Looking Through a Window

Looking Through a Window

Earlier this week Angela and I went to the cinema and saw a beautiful and magnificent movie called “March of the Penguins,” a fascinating documentary which closely tracks the life of a group (flock? tribe?) of penguins for a year, one feature of which is their 70-mile pilgrimage from the ocean to a winter mating ground, a trek that can take them up to a WEEK to walk. And you thought you had a difficult time in traffic evacuating Houston last Thursday.

But enough of this. I have put my family’s 13-hour drive to Austin in 106 degree heat completely behind me. I have reframed it into a thoroughly enlightening experience inasmuch as I now strongly suspect that the small town of Bellville, 40 miles west of Houston, which served as the locus of a 5-HOUR traffic bottleneck the likes of which no penguin would ever tolerate in Antarctica, is Satan’s dwelling place, aka Hellville.

September was a month dominated by hurricanes: Katrina at the start and Rita at the end. Now that it is “over” (obviously not for the people in hard-hit areas or for those evacuees trying to find housing, but for the average citizen who is now returning to the normal rhythms of his/her life), I would like to share some of my observations.

Perhaps foremost in my thoughts has been the whole notion of “security.” We strive very hard for security, and naturally so. We assume that a financial savings cushion, prudent planning, and wise action will help us avoid many pitfalls, and usually they do. But not always. If you were in the hurricane’s direct path, you were in the hurricane’s direct path. Period. If you sat in traffic long enough, whether in a Lexus or a Pinto, you ran out of gas. Period. If you are diagnosed with cancer, you are diagnosed with cancer. Period. There is a randomness to life’s events that cannot be totally factored out. Sometimes things happen.

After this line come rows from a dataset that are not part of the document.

File: src/rtl/cpu_isa_pkg.sv
// CR16-subset ISA constants shared by the control unit.
// Opcodes, condition codes, state and mux-select encodings.
package cpu_isa_pkg;

  typedef enum logic [2:0] {
    S_FETCH     = 3'd0,
    S_DECODE    = 3'd1,
    S_EXEC      = 3'd2,
    S_MEM       = 3'd3,
    S_LOAD_WAIT = 3'd4
  } state_t;

  localparam logic [3:0] OP_RR    = 4'b0000;
  localparam logic [3:0] OP_ANDI  = 4'b0001;
  localparam logic [3:0] OP_ORI   = 4'b0010;
  localparam logic [3:0] OP_XORI  = 4'b0011;
  localparam logic [3:0] OP_SPEC  = 4'b0100;
  localparam logic [3:0] OP_ADDI  = 4'b0101;
  localparam logic [3:0] OP_SUBI  = 4'b1001;
  localparam logic [3:0] OP_CMPI  = 4'b1011;
  localparam logic [3:0] OP_BCOND = 4'b1100;
  localparam logic [3:0] OP_MOVI  = 4'b1101;
  localparam logic [3:0] OP_LUI   = 4'b1111;

  localparam logic [3:0] EXT_AND   = 4'b0001;
  localparam logic [3:0] EXT_OR    = 4'b0010;
  localparam logic [3:0] EXT_XOR   = 4'b0011;
  localparam logic [3:0] EXT_ADD   = 4'b0101;
  localparam logic [3:0] EXT_SUB   = 4'b1001;
  localparam logic [3:0] EXT_CMP   = 4'b1011;
  localparam logic [3:0] EXT_MOV   = 4'b1101;
  localparam logic [3:0] EXT_LOAD  = 4'b0000;
  localparam logic [3:0] EXT_STOR  = 4'b0100;
  localparam logic [3:0] EXT_JCOND = 4'b1100;

  localparam logic [3:0] CC_EQ = 4'b0000;
  localparam logic [3:0] CC_NE = 4'b0001;
  localparam logic [3:0] CC_CS = 4'b0010;
  localparam logic [3:0] CC_CC = 4'b0011;
  localparam logic [3:0] CC_HI = 4'b0100;
  localparam logic [3:0] CC_LS = 4'b0101;
  localparam logic [3:0] CC_GT = 4'b0110;
  localparam logic [3:0] CC_LE = 4'b0111;
  localparam logic [3:0] CC_FS = 4'b1000;
  localparam logic [3:0] CC_FC = 4'b1001;
  localparam logic [3:0] CC_LO = 4'b1010;
  localparam logic [3:0] CC_HS = 4'b1011;
  localparam logic [3:0] CC_LT = 4'b1100;
  localparam logic [3:0] CC_GE = 4'b1101;
  localparam logic [3:0] CC_UC = 4'b1110;
  localparam logic [3:0] CC_NV = 4'b1111;

  localparam logic       A_REG  = 1'b0;
  localparam logic       A_PC   = 1'b1;
  localparam logic [1:0] B_REG  = 2'd0;
  localparam logic [1:0] B_ZEXT = 2'd1;
  localparam logic [1:0] B_SEXT = 2'd2;
  localparam logic [1:0] B_ONE  = 2'd3;
  localparam logic       ALU_EXT = 1'b0;
  localparam logic       ALU_OP  = 1'b1;
  localparam logic [1:0] IT_RR  = 2'd0;
  localparam logic [1:0] IT_IMM = 2'd1;
  localparam logic [1:0] IT_BR  = 2'd2;
  localparam logic [1:0] RD_ALU = 2'd0;
  localparam logic [1:0] RD_MEM = 2'd1;
  localparam logic [1:0] RD_LUI = 2'd2;
  localparam logic [1:0] PC_INC = 2'd0;
  localparam logic [1:0] PC_ALU = 2'd1;
  localparam logic [1:0] PC_REG = 2'd2;
  localparam logic       MA_REG = 1'b0;
  localparam logic       MA_PC  = 1'b1;

  localparam int F_C = 0;
  localparam int F_L = 1;
  localparam int F_F = 2;
  localparam int F_N = 3;
  localparam int F_Z = 4;

  function automatic logic is_alu_ext(input logic [3:0] ext);
    return ext inside {EXT_ADD, EXT_SUB, EXT_AND, EXT_OR,
                       EXT_XOR, EXT_MOV, EXT_CMP};
  endfunction

  function automatic logic is_imm_op(input logic [3:0] op);
    return op inside {OP_ADDI, OP_SUBI, OP_CMPI, OP_ANDI,
                      OP_ORI, OP_XORI, OP_MOVI};
  endfunction

  function automatic logic is_sext_op(input logic [3:0] op);
    return op inside {OP_ADDI, OP_SUBI, OP_CMPI, OP_MOVI};
  endfunction

endpackage

File: src/rtl/cpu_control_fsm_cond_eval.sv
// Branch/jump condition evaluation against the latched PSR.
// Purely combinational.
module cond_eval
  import cpu_isa_pkg::*;
(
  input  logic [3:0] cond,
  input  logic [4:0] flags,
  output logic       taken
);

  logic c, l, f, n, z;

  assign c = flags[F_C];
  assign l = flags[F_L];
  assign f = flags[F_F];
  assign n = flags[F_N];
  assign z = flags[F_Z];

  always_comb begin
    taken = 1'b0;
    unique case (cond)
      CC_EQ: taken = z;
      CC_NE: taken = !z;
      CC_CS: taken = c;
      CC_CC: taken = !c;
      CC_HI: taken = l;
      CC_LS: taken = !l;
      CC_GT: taken = n;
      CC_LE: taken = !n;
      CC_FS: taken = f;
      CC_FC: taken = !f;
      CC_LO: taken = !l && !z;
      CC_HS: taken = l || z;
      CC_LT: taken = !n && !z;
      CC_GE: taken = n || z;
      CC_UC: taken = 1'b1;
      CC_NV: taken = 1'b0;
    endcase
  end

endmodule

File: src/rtl/cpu_control_fsm.sv
// Multicycle control unit for the 16-bit CR16-subset CPU.
// Sequences fetch/decode/exec/memory and owns the PSR.
module cpu_control_fsm
  import cpu_isa_pkg::*;
#(
  parameter int unsigned MEM_LATENCY = 1,
  parameter int unsigned STORE_HOLD  = 1,
  parameter int unsigned CNT_BITS    = 2
) (
  input  logic        clk,
  input  logic        reset,
  input  logic [15:0] instr,
  input  logic [4:0]  alu_flags,
  output logic        ir_load,
  output logic        mux_a_sel,
  output logic [1:0]  mux_b_sel,
  output logic        alu_op_sel,
  output logic [1:0]  instr_type,
  output logic        rf_we,
  output logic [1:0]  rf_data_sel,
  output logic        pc_en,
  output logic [1:0]  pc_sel,
  output logic        mem_addr_sel,
  output logic        mem_we,
  output logic [4:0]  flags,
  output logic        illegal,
  output logic [2:0]  state_dbg
);

  state_t              state_q, state_d;
  logic [CNT_BITS-1:0] cnt_q, cnt_d;
  logic                cnt_inc;
  logic                armed_q, armed_d;
  logic [4:0]          flags_q;
  logic                taken;

  logic [3:0] op, cond, ext;
  logic is_rr, is_imm, is_lui, is_bcond;
  logic is_load, is_stor, is_jcond, is_exec;
  logic upd_cf, upd_lnz, last_lat, last_st;
  logic unused_rsrc;

  assign op   = instr[15:12];
  assign cond = instr[11:8];
  assign ext  = instr[7:4];
  assign unused_rsrc = ^instr[3:0];

  assign is_rr    = (op == OP_RR) && is_alu_ext(ext);
  assign is_imm   = is_imm_op(op);
  assign is_lui   = (op == OP_LUI);
  assign is_bcond = (op == OP_BCOND);
  assign is_load  = (op == OP_SPEC) && (ext == EXT_LOAD);
  assign is_stor  = (op == OP_SPEC) && (ext == EXT_STOR);
  assign is_jcond = (op == OP_SPEC) && (ext == EXT_JCOND);
  assign is_exec  = is_rr | is_imm | is_lui | is_bcond | is_jcond;

  assign upd_cf  = (is_rr && (ext == EXT_ADD || ext == EXT_SUB))
                 || op == OP_ADDI || op == OP_SUBI;
  assign upd_lnz = (is_rr && ext == EXT_CMP) || op == OP_CMPI;

  assign last_lat = (cnt_q == CNT_BITS'(MEM_LATENCY - 1));
  assign last_st  = (cnt_q == CNT_BITS'(STORE_HOLD - 1));

  cond_eval u_cond (
    .cond  (cond),
    .flags (flags_q),
    .taken (taken)
  );

  always_ff @(posedge clk or negedge reset) begin
    if (!reset) begin
      state_q <= S_FETCH;
      cnt_q   <= '0;
      armed_q <= 1'b0;
      flags_q <= '0;
    end else begin
      state_q <= state_d;
      cnt_q   <= cnt_d;
      armed_q <= armed_d;
      if (state_q == S_EXEC && upd_cf) begin
        flags_q[F_C] <= alu_flags[F_C];
        flags_q[F_F] <= alu_flags[F_F];
      end
      if (state_q == S_EXEC && upd_lnz) begin
        flags_q[F_L] <= alu_flags[F_L];
        flags_q[F_N] <= alu_flags[F_N];
        flags_q[F_Z] <= alu_flags[F_Z];
      end
    end
  end

  always_comb begin
    state_d      = state_q;
    cnt_inc      = 1'b0;
    ir_load      = 1'b0;
    mux_a_sel    = A_REG;
    mux_b_sel    = B_REG;
    alu_op_sel   = ALU_EXT;
    instr_type   = IT_RR;
    rf_we        = 1'b0;
    rf_data_sel  = RD_ALU;
    pc_en        = 1'b0;
    pc_sel       = PC_INC;
    mem_addr_sel = MA_PC;
    mem_we       = 1'b0;
    illegal      = 1'b0;
    unique case (state_q)
      S_FETCH: begin
        if (last_lat) begin
          ir_load = 1'b1;
          pc_en   = 1'b1;
          state_d = S_DECODE;
        end else begin
          cnt_inc = 1'b1;
        end
      end
      S_DECODE: begin
        unique case (1'b1)
          is_load, is_stor: state_d = S_MEM;
          is_exec:          state_d = S_EXEC;
          default: begin
            illegal = 1'b1;
            state_d = S_FETCH;
          end
        endcase
      end
      S_EXEC: begin
        state_d = S_FETCH;
        unique case (1'b1)
          is_rr: rf_we = (ext != EXT_CMP);
          is_imm: begin
            alu_op_sel = ALU_OP;
            instr_type = IT_IMM;
            mux_b_sel  = is_sext_op(op) ? B_SEXT : B_ZEXT;
            rf_we      = (op != OP_CMPI);
          end
          is_lui: begin
            rf_we       = 1'b1;
            rf_data_sel = RD_LUI;
          end
          is_bcond: if (taken) begin
            mux_a_sel  = A_PC;
            mux_b_sel  = B_SEXT;
            instr_type = IT_BR;
            pc_en      = 1'b1;
            pc_sel     = PC_ALU;
          end
          is_jcond: if (taken) begin
            pc_en  = 1'b1;
            pc_sel = PC_REG;
          end
          default: ;
        endcase
      end
      S_MEM: begin
        // first MEM cycle only lets the B-reg address settle
        mem_addr_sel = MA_REG;
        if (armed_q) begin
          if (is_stor) begin
            mem_we = 1'b1;
            if (last_st) state_d = S_FETCH;
            else         cnt_inc = 1'b1;
          end else begin
            state_d = S_LOAD_WAIT;
          end
        end
      end
      S_LOAD_WAIT: begin
        mem_addr_sel = MA_REG;
        if (last_lat) begin
          rf_we       = 1'b1;
          rf_data_sel = RD_MEM;
          state_d     = S_FETCH;
        end else begin
          cnt_inc = 1'b1;
        end
      end
      default: state_d = S_FETCH;
    endcase
    if (!reset) begin
      ir_load = 1'b0;
      rf_we   = 1'b0;
      pc_en   = 1'b0;
      mem_we  = 1'b0;
      illegal = 1'b0;
    end
  end

  always_comb begin
    cnt_d = cnt_q;
    if (state_d != state_q) cnt_d = '0;
    else if (cnt_inc)       cnt_d = cnt_q + 1'b1;
  end

  assign armed_d   = (state_q == S_MEM) && (state_d == S_MEM);
  assign flags     = flags_q;
  assign state_dbg = state_q;

endmodule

I recall thinking how “secure” my life is (on the surface) with regular and nourishing routines and relationships and seldom a crisis worth mentioning, and looking around at the people in the cars surrounding me and seeing a glimpse of what happens when life’s bottom begins to fall out, and realizing that such a time is really when we rub up against the raw reality of faith and hope and dependence upon God and trust in his promises. And keep in mind that I am inside an air-conditioned car thinking this; I am only slightly inconvenienced; I have not lost anything or been displaced or even remotely experienced hardship. It is as if I am looking through a window into another room and knowing that someday I will find myself in that room and that is when certain faith claims that I make confidently now will be refined one way or another in the fire of that predicament

Which leads me to another observation. If you find yourself in that room wouldn’t you want people looking through the window from the other side to open the door and come alongside you there? We must continue being alert for opportunities to help even as we return to our “normal” lives, because had we been hard hit we would not want people who were not hit to consider the event over.